Yesterday was The Pecan’s first birthday. One year. He spent most of the day refusing to nap, but had a little bit of brownie before the bedtime ritual — we put toys/books away, change diaper, brush teeth, sing “C is for Cookie” and then say goodnight — and we sang to him like you do. The real parties were last weekend in New Jersey and this weekend in Connecticut, so it was kind of just a little thing on this end. We gave him a pillow shaped like a grilled cheese sandwich and a clacker out of a toy instrument pack we bought last weekend. He seemed to dig both and demolished the brownie, so there you go.
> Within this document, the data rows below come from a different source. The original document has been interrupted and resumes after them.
File: src/rtl/wak_pkg.sv
package wak_pkg;

  typedef enum logic [1:0] {
    PW_OFF      = 2'd0,
    PW_WAKING   = 2'd1,
    PW_AWAKE    = 2'd2,
    PW_SLEEPING = 2'd3
  } pw_state_e;

  typedef enum logic [2:0] {
    PS_NONE  = 3'd0,
    PS_CORE  = 3'd1,
    PS_RADIO = 3'd2,
    PS_ERR   = 3'd3
  } ps_mode_e;

  // general control word bit positions
  localparam int GC_RDY   = 0;
  localparam int GC_INIT  = 2;
  localparam int GC_REQ   = 3;
  localparam int GC_GTS   = 4;
  localparam int GC_PS_LO = 24;

  // reset control word bit positions
  localparam int RS_SWRST = 7;
  localparam int RS_MDIS  = 8;
  localparam int RS_STOP  = 9;

endpackage

File: src/rtl/wak_master_stop.sv
module wak_master_stop #(
  parameter int STOP_DLY = 1
) (
  input  logic clk_i,
  input  logic rst_ni,
  input  logic stop_q_i,
  output logic mdis_o
);

  logic [STOP_DLY-1:0] pipe_q;

  generate
    if (STOP_DLY == 1) begin : g_single
      always_ff @(posedge clk_i or negedge rst_ni) begin
        if (!rst_ni) pipe_q <= '0;
        else         pipe_q <= stop_q_i;
      end
    end else begin : g_chain
      always_ff @(posedge clk_i or negedge rst_ni) begin
        if (!rst_ni) pipe_q <= '0;
        else         pipe_q <= {pipe_q[STOP_DLY-2:0], stop_q_i};
      end
    end
  endgenerate

  assign mdis_o = pipe_q[STOP_DLY-1];

endmodule
`src/rtl/sop_pkg.sv`:
```
package sop_pkg;

    typedef enum logic [2:0] {
        ST_IDLE,
        ST_FETCH_A,
        ST_FETCH_X,
        ST_MUL,
        ST_ADD,
        ST_STORE,
        ST_DONE
    } seq_state_t;

    // byte distance between consecutive halfword operands
    localparam int unsigned HALF_BYTES = 2;

    // control strobes from the sequencer to the arithmetic path
    typedef struct packed {
        logic clear;
        logic ld_coef;
        logic mul;
        logic add;
    } mac_ctl_t;

    function automatic logic is_fetch(input seq_state_t s);
        return (s == ST_FETCH_A) || (s == ST_FETCH_X);
    endfunction

endpackage

```
`src/rtl/sop_ctrl.sv`:
```
module sop_ctrl
    import sop_pkg::*;
#(
    parameter int ADDR_W = 16,
    parameter int CNT_W  = 8
) (
    input  logic              clk,
    input  logic              rst,
    input  logic              start,
    input  logic [CNT_W-1:0]  count,
    input  logic [ADDR_W-1:0] coef_base,
    input  logic [ADDR_W-1:0] samp_base,
    input  logic [ADDR_W-1:0] res_addr,
    output mac_ctl_t          mac_ctl,
    output logic              mem_rd_en,
    output logic              mem_wr_en,
    output logic [ADDR_W-1:0] mem_addr,
    output logic              busy,
    output logic              done
);

    localparam logic [ADDR_W-1:0] STEP = ADDR_W'(HALF_BYTES);
    localparam logic [CNT_W-1:0]  ONE  = CNT_W'(1);

    seq_state_t        state;
    logic [CNT_W-1:0]  cnt_q;
    logic [ADDR_W-1:0] a_ptr;
    logic [ADDR_W-1:0] x_ptr;
    logic [ADDR_W-1:0] y_q;

    always_ff @(posedge clk) begin
        if (rst) begin
            state <= ST_IDLE;
            cnt_q <= '0;
            a_ptr <= '0;
            x_ptr <= '0;
            y_q   <= '0;
        end else begin
            case (state)
                ST_IDLE: begin
                    if (start) begin
                        cnt_q <= count;
                        a_ptr <= coef_base;
                        x_ptr <= samp_base;
                        y_q   <= res_addr;
                        state <= (count == '0) ? ST_STORE : ST_FETCH_A;
                    end
                end
                ST_FETCH_A: begin
                    a_ptr <= a_ptr + STEP;
                    state <= ST_FETCH_X;
                end
                ST_FETCH_X: begin
                    x_ptr <= x_ptr + STEP;
                    state <= ST_MUL;
                end
                ST_MUL: begin
                    cnt_q <= cnt_q - ONE;
                    state <= ST_ADD;
                end
                ST_ADD: begin
                    // continuation predicated on a non-zero counter
                    state <= (cnt_q != '0) ? ST_FETCH_A : ST_STORE;
                end
                ST_STORE: state <= ST_DONE;
                ST_DONE:  state <= ST_IDLE;
                default:  state <= ST_IDLE;
            endcase
        end
    end

    always_comb begin
        mem_rd_en = is_fetch(state);
        mem_wr_en = (state == ST_STORE);
        busy      = (state != ST_IDLE);
        done      = (state == ST_DONE);
        case (state)
            ST_FETCH_A: mem_addr = a_ptr;
            ST_FETCH_X: mem_addr = x_ptr;
            ST_STORE:   mem_addr = y_q;
            default:    mem_addr = '0;
        endcase
        mac_ctl.clear   = (state == ST_IDLE) && start;
        mac_ctl.ld_coef = (state == ST_FETCH_X);
        mac_ctl.mul     = (state == ST_MUL);
        mac_ctl.add     = (state == ST_ADD);
    end

    assert_cnt_dec_R2: assert property (@(posedge clk) disable iff (rst)
        (state == ST_MUL) |=> (cnt_q == $past(cnt_q) - ONE));

    assert_ptr_step_R3: assert property (@(posedge clk) disable iff (rst)
        (state == ST_FETCH_A) |=> (a_ptr == $past(a_ptr) + STEP));

    assert_rw_excl_R3: assert property (@(posedge clk) disable iff (rst)
        !(mem_rd_en && mem_wr_en));

    assert_zero_skip_R5: assert property (@(posedge clk) disable iff (rst)
        (!busy && start && count == '0) |=> (mem_wr_en && !mem_rd_en));

    assert_done_pulse_R7: assert property (@(posedge clk) disable iff (rst)
        done |=> !done);

    assert_store_done_R7: assert property (@(posedge clk) disable iff (rst)
        mem_wr_en |=> done);

    assert_busy_hold_R8: assert property (@(posedge clk) disable iff (rst)
        (busy && start) |=> $stable(y_q));

endmodule

```
`src/rtl/sop_mac.sv`:
```
module sop_mac
    import sop_pkg::*;
#(
    parameter int DATA_W = 16,
    parameter int ACC_W  = 32
) (
    input  logic              clk,
    input  logic              rst,
    input  mac_ctl_t          ctl,
    input  logic [DATA_W-1:0] rd_data,
    output logic [ACC_W-1:0]  acc
);

    localparam int PROD_W = 2 * DATA_W;

    logic        [DATA_W-1:0] coef_q;
    logic signed [PROD_W-1:0] prod_full;
    logic        [PROD_W-1:0] prod_q;
    logic        [ACC_W-1:0]  prod_ext;
    logic        [ACC_W-1:0]  acc_q;

    assign prod_full = PROD_W'($signed(coef_q)) * PROD_W'($signed(rd_data));

    generate
        if (ACC_W > PROD_W) begin : g_sext
            assign prod_ext = {{(ACC_W - PROD_W){prod_q[PROD_W-1]}}, prod_q};
        end else begin : g_trunc
            assign prod_ext = prod_q[ACC_W-1:0];
        end
    endgenerate

    always_ff @(posedge clk) begin
        if (rst) begin
            coef_q <= '0;
            prod_q <= '0;
            acc_q  <= '0;
        end else begin
            if (ctl.clear)   acc_q  <= '0;
            if (ctl.ld_coef) coef_q <= rd_data;
            if (ctl.mul)     prod_q <= prod_full;
            if (ctl.add)     acc_q  <= acc_q + prod_ext;
        end
    end

    assign acc = acc_q;

    assert_clear_add_excl_R1: assert property (@(posedge clk) disable iff (rst)
        !(ctl.clear && ctl.add));

    assert_clear_zero_R5: assert property (@(posedge clk) disable iff (rst)
        ctl.clear |=> (acc_q == '0));

    assert_coef_hold_R4: assert property (@(posedge clk) disable iff (rst)
        ctl.mul |=> $stable(coef_q));

endmodule

```
`src/rtl/sop_engine.sv`:
```
module sop_engine
    import sop_pkg::*;
#(
    parameter int ADDR_W = 16,
    parameter int CNT_W  = 8,
    parameter int DATA_W = 16,
    parameter int ACC_W  = 32
) (
    input  logic              clk,
    input  logic              rst,
    input  logic              start,
    input  logic [CNT_W-1:0]  count,
    input  logic [ADDR_W-1:0] coef_base,
    input  logic [ADDR_W-1:0] samp_base,
    input  logic [ADDR_W-1:0] res_addr,
    input  logic [DATA_W-1:0] mem_rd_data,
    output logic              mem_rd_en,
    output logic              mem_wr_en,
    output logic [ADDR_W-1:0] mem_addr,
    output logic [ACC_W-1:0]  mem_wr_data,
    output logic              busy,
    output logic              done
);

    mac_ctl_t mac_ctl;

    sop_ctrl #(
        .ADDR_W (ADDR_W),
        .CNT_W  (CNT_W)
    ) u_ctrl (
        .clk       (clk),
        .rst       (rst),
        .start     (start),
        .count     (count),
        .coef_base (coef_base),
        .samp_base (samp_base),
        .res_addr  (res_addr),
        .mac_ctl   (mac_ctl),
        .mem_rd_en (mem_rd_en),
        .mem_wr_en (mem_wr_en),
        .mem_addr  (mem_addr),
        .busy      (busy),
        .done      (done)
    );

    sop_mac #(
        .DATA_W (DATA_W),
        .ACC_W  (ACC_W)
    ) u_mac (
        .clk     (clk),
        .rst     (rst),
        .ctl     (mac_ctl),
        .rd_data (mem_rd_data),
        .acc     (mem_wr_data)
    );

    assert_store_stable_R1: assert property (@(posedge clk) disable iff (rst)
        mem_wr_en |=> $stable(mem_wr_data));

endmodule

```
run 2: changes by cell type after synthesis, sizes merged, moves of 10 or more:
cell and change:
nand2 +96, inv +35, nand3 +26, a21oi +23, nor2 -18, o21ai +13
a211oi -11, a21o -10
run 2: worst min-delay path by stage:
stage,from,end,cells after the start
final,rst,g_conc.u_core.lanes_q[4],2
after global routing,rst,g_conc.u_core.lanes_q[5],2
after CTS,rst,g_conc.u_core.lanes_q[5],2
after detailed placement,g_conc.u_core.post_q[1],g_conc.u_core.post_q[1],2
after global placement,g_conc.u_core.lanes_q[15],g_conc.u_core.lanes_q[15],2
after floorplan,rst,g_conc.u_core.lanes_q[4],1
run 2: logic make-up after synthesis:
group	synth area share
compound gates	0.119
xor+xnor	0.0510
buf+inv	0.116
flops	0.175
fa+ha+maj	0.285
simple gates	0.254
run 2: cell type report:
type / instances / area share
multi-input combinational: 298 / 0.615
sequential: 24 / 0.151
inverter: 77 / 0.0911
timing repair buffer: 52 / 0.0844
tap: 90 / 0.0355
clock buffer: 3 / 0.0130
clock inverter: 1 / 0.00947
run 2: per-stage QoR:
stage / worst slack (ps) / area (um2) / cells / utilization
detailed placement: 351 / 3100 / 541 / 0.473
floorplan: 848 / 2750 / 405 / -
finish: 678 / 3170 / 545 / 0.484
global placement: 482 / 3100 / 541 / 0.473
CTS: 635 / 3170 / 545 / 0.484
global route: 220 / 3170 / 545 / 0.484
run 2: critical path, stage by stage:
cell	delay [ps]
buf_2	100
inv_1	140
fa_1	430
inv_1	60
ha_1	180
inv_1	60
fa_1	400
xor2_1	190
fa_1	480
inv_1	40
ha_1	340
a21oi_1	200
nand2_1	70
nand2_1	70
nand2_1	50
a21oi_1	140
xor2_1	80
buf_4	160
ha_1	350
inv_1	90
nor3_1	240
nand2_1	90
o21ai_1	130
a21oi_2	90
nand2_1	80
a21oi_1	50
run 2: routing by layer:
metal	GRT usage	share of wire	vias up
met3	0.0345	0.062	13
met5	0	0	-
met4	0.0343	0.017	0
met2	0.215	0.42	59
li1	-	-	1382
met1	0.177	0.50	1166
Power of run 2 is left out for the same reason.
Thanks to any and everyone who has yet checked out The Obelisk Show on Gimme Radio. That’s been a lot of fun to put together thus far and I’m going to keep it going for as long as they let me.

And thanks to any and everyone who’s bought a shirt from Dropout Merch so far. I’ve been talking about getting another design or two together, so I’ll hope to have more news on that front soon.

Next week, there are premieres coming from Frozen Planet….1969CraneiumHoly Grove and Empress as well as a review of the new album from Castle, but I might go hit a show this weekend, so that would bump the schedule of other stuff and you’ll pardon me if I don’t do full notes as a result of that. I got invited and sometimes it’s nice to go someplace when you’re invited.

I’ll leave it there since this post is already longer than I intended and it’s past 5AM. I pushed my alarm from 2:30 to 3AM all week and it did me much good. Going to keep that up for a while and see if I can get away with it and still make it through the day.

Okay. Thanks for reading and please have a great and safe weekend. Don’t forget to check out the forum and radio stream.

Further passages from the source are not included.